■ **STUDY MATERIAL**
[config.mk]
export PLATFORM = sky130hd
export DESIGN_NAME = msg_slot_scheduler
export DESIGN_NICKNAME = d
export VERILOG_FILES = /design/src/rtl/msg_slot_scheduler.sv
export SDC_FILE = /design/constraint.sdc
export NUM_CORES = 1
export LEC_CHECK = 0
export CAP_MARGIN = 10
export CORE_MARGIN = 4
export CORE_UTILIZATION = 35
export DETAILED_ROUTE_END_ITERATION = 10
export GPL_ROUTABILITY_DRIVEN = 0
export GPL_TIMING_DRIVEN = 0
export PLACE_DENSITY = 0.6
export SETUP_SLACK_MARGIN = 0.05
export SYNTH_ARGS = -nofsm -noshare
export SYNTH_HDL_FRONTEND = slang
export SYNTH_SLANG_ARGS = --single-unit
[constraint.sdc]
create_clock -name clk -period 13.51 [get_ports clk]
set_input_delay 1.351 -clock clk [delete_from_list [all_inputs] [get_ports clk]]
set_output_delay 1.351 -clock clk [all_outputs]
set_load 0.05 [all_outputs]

■ **PROBLEM**
Using only the listing above, restate exactly the lines from the line containing "export SDC_FILE = /design/constraint.sdc" through the line containing "export SYNTH_ARGS = -nofsm -noshare", both included.

■ **TASK SOLUTION**
export SDC_FILE = /design/constraint.sdc
export NUM_CORES = 1
export LEC_CHECK = 0
export CAP_MARGIN = 10
export CORE_MARGIN = 4
export CORE_UTILIZATION = 35
export DETAILED_ROUTE_END_ITERATION = 10
export GPL_ROUTABILITY_DRIVEN = 0
export GPL_TIMING_DRIVEN = 0
export PLACE_DENSITY = 0.6
export SETUP_SLACK_MARGIN = 0.05
export SYNTH_ARGS = -nofsm -noshare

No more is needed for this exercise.